After removing duplicates and sampling it by number of answers. (Queries with 100+ answers will be unreliable as the dataset is much smaller).
- Evaluating performance (500K triplets)
The primary performance benchmark compared the specialized Hexastore index against a baseline Giant Table implementation using 500k RDF triplets.
| Query Selectivity (Bin) | Hexastore Avg Response (ms) | Giant Table Avg Response (ms) |
|---|---|---|
| 0–1 answers (High) | 1.373 ± 0.918 | 68.387 ± 12.798 |
| 1–20 answers (Medium) | 0.063 ± 0.078 | 36.621 ± 2.714 |
| 20–100 answers (Low) | 0.052 ± 0.004 | 35.881 ± 2.953 |
| 100+ answers (Very Low) | 0.285 ± 0.346 | 22.800 ± 23.198 |
Key Finding: The Hexastore is significantly faster than the Giant Table, with speed improvements ranging from 80x to over 600x.
- Evaluating performance (2M triplets)
Giant Table was not tested as it was too slow.
| Bin | Hexastore (ms) |
|---|---|
| 0–1 | 8.099 ± 2.778 |
| 1–20 | 2.503 ± 3.117 |
| 20–100 | 0.086 ± 0.039 |
| 100+ | 1.482 ± 1.780 |
- Loading times
While the Hexastore provides superior query speeds, it requires building six distinct B-tree indices. However, in our benchmarks, the Hexastore maintained a much lower loading time compared to the Giant Table. The Giant Table loading exceeded 140 seconds for the test dataset, while the Hexastore completed in only a few seconds
- Comparison to the concurrent engine (Théo Foutel-Rodier & Mehdi Bakhtar)

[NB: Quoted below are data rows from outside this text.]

### src/rtl/seg7_pkg.sv
// Shared constants and types for the seven-segment capture block.
// Patterns are active-low, ordered {a,b,c,d,e,f,g}.
package seg7_pkg;

   localparam int unsigned SEG_W      = 7;
   localparam int unsigned DIGIT_W    = 4;
   localparam int unsigned ACC_W      = 12;
   localparam int unsigned OUT_W      = 8;
   localparam int unsigned NUM_DIGITS = 10;

   localparam logic [SEG_W-1:0] SEG_0    = 7'b0000001;
   localparam logic [SEG_W-1:0] SEG_1    = 7'b1001111;
   localparam logic [SEG_W-1:0] SEG_2    = 7'b0010010;
   localparam logic [SEG_W-1:0] SEG_3    = 7'b0000110;
   localparam logic [SEG_W-1:0] SEG_4    = 7'b1001100;
   localparam logic [SEG_W-1:0] SEG_5    = 7'b0100100;
   localparam logic [SEG_W-1:0] SEG_6    = 7'b0100000;
   localparam logic [SEG_W-1:0] SEG_7    = 7'b0001111;
   localparam logic [SEG_W-1:0] SEG_8    = 7'b0000000;
   localparam logic [SEG_W-1:0] SEG_9    = 7'b0001100;
   localparam logic [SEG_W-1:0] SEG_DASH = 7'b1111110;

   localparam logic [SEG_W-1:0] SEG_DIGITS [NUM_DIGITS] = '{
      SEG_0, SEG_1, SEG_2, SEG_3, SEG_4, SEG_5, SEG_6, SEG_7, SEG_8, SEG_9
   };

   typedef enum logic [1:0] {
      S_IDLE  = 2'd0,
      S_ACCUM = 2'd1,
      S_HOLD  = 2'd2
   } state_t;

   typedef struct packed {
      logic [DIGIT_W-1:0] digit;
      logic               is_dash;
      logic               is_bad;
   } seg_dec_t;

   typedef struct packed {
      logic err;
      logic ovr;
      logic ovf;
   } flags_t;

endpackage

- Factor Analysis (Two-Squared Experiment)
We performed a regression analysis to identify the main factors affecting system performance. The number of triplets is the most important factor (≈ 0.616), with JVM heap size (4 GB vs. 16 GB) also having a strong impact (≈ 0.355).
- Correctness & Completeness In all scenarios, correctness and completeness were achieved and are at 100%. Verified against the InteGraal 1.7.2 library (Oracle) to ensure 100% Correctness and Completeness.